▶ [ACTIVITY] Going down the data below, set down exactly the line with "[worst max-delay path, delay" and each line after it through the line with "min reg2reg |"; no other lines.
:::
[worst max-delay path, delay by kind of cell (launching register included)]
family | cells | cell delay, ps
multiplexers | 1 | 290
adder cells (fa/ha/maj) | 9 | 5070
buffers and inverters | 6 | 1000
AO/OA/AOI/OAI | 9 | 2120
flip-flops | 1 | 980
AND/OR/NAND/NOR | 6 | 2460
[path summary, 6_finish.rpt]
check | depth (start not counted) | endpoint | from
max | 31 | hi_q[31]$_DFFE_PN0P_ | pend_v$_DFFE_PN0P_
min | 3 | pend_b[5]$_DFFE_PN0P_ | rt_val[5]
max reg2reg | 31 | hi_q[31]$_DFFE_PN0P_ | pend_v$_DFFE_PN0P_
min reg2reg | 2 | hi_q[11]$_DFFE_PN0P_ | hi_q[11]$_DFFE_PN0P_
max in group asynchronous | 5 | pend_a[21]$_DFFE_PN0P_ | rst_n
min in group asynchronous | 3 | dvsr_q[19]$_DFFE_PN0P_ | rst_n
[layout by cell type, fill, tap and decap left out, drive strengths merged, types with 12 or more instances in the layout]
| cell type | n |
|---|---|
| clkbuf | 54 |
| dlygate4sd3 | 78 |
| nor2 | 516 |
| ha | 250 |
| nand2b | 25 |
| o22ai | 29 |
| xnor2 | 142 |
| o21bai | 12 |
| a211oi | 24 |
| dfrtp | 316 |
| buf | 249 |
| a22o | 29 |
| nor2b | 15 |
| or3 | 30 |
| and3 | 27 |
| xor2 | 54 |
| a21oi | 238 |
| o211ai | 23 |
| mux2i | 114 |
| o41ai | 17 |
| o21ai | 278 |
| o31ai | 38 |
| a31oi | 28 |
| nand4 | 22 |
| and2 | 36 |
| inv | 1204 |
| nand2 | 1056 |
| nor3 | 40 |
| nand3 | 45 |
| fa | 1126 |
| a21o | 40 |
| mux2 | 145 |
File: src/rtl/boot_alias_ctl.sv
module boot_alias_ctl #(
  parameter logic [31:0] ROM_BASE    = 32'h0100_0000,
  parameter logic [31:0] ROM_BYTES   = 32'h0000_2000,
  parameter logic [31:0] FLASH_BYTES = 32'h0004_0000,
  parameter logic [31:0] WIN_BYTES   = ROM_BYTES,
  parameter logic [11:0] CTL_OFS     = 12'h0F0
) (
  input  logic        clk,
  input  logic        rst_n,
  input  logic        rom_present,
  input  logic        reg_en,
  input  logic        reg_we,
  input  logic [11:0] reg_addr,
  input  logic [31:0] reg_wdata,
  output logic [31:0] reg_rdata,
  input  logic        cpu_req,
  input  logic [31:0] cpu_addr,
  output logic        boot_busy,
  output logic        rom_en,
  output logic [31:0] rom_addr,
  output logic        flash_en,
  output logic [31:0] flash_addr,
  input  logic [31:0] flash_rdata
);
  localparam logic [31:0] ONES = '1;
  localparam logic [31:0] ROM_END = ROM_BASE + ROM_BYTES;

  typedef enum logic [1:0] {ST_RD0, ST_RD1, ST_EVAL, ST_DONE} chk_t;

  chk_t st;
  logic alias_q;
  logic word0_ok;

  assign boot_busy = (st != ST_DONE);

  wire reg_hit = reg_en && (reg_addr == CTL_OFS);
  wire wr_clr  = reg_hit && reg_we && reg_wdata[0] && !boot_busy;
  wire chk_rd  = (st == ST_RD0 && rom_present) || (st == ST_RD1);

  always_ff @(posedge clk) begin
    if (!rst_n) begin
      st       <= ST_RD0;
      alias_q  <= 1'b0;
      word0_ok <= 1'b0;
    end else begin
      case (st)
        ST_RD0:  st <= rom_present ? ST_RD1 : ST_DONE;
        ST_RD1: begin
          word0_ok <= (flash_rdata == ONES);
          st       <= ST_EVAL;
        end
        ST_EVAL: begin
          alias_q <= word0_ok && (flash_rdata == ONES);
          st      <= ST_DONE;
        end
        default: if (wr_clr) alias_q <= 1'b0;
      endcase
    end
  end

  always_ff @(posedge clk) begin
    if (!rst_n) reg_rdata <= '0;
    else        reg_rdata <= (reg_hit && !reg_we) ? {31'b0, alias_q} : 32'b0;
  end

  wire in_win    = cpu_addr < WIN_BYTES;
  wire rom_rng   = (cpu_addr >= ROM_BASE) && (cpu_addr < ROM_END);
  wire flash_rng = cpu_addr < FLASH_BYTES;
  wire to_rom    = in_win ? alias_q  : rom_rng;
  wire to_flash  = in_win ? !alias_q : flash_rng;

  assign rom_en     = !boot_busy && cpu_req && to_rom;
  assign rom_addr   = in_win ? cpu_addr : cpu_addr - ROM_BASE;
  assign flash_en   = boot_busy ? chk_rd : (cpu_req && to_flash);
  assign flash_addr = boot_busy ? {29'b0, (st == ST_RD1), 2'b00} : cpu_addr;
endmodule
:::
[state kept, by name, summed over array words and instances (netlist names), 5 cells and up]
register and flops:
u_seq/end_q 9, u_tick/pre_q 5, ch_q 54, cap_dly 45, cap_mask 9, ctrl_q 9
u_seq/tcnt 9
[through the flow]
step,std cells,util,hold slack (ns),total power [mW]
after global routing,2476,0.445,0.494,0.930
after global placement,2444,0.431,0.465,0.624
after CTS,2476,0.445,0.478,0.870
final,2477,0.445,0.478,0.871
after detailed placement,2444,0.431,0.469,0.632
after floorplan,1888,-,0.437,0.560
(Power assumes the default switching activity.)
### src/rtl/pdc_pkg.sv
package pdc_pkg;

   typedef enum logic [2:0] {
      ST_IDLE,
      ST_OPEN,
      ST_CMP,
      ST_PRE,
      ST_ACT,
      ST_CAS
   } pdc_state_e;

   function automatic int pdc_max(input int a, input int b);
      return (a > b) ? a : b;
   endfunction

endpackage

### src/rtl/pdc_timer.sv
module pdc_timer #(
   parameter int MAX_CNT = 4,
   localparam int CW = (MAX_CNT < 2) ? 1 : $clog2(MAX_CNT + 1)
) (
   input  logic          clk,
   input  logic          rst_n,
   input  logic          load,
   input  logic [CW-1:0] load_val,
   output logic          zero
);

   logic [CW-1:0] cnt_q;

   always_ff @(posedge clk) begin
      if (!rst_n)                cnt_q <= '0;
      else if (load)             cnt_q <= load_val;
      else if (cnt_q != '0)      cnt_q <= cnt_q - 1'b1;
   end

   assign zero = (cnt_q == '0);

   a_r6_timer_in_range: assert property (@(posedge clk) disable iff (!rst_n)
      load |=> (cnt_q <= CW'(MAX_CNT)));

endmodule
:::
▶ [TASK SOLUTION]
[worst max-delay path, delay by kind of cell (launching register included)]
family | cells | cell delay, ps
multiplexers | 1 | 290
adder cells (fa/ha/maj) | 9 | 5070
buffers and inverters | 6 | 1000
AO/OA/AOI/OAI | 9 | 2120
flip-flops | 1 | 980
AND/OR/NAND/NOR | 6 | 2460
[path summary, 6_finish.rpt]
check | depth (start not counted) | endpoint | from
max | 31 | hi_q[31]$_DFFE_PN0P_ | pend_v$_DFFE_PN0P_
min | 3 | pend_b[5]$_DFFE_PN0P_ | rt_val[5]
max reg2reg | 31 | hi_q[31]$_DFFE_PN0P_ | pend_v$_DFFE_PN0P_
min reg2reg | 2 | hi_q[11]$_DFFE_PN0P_ | hi_q[11]$_DFFE_PN0P_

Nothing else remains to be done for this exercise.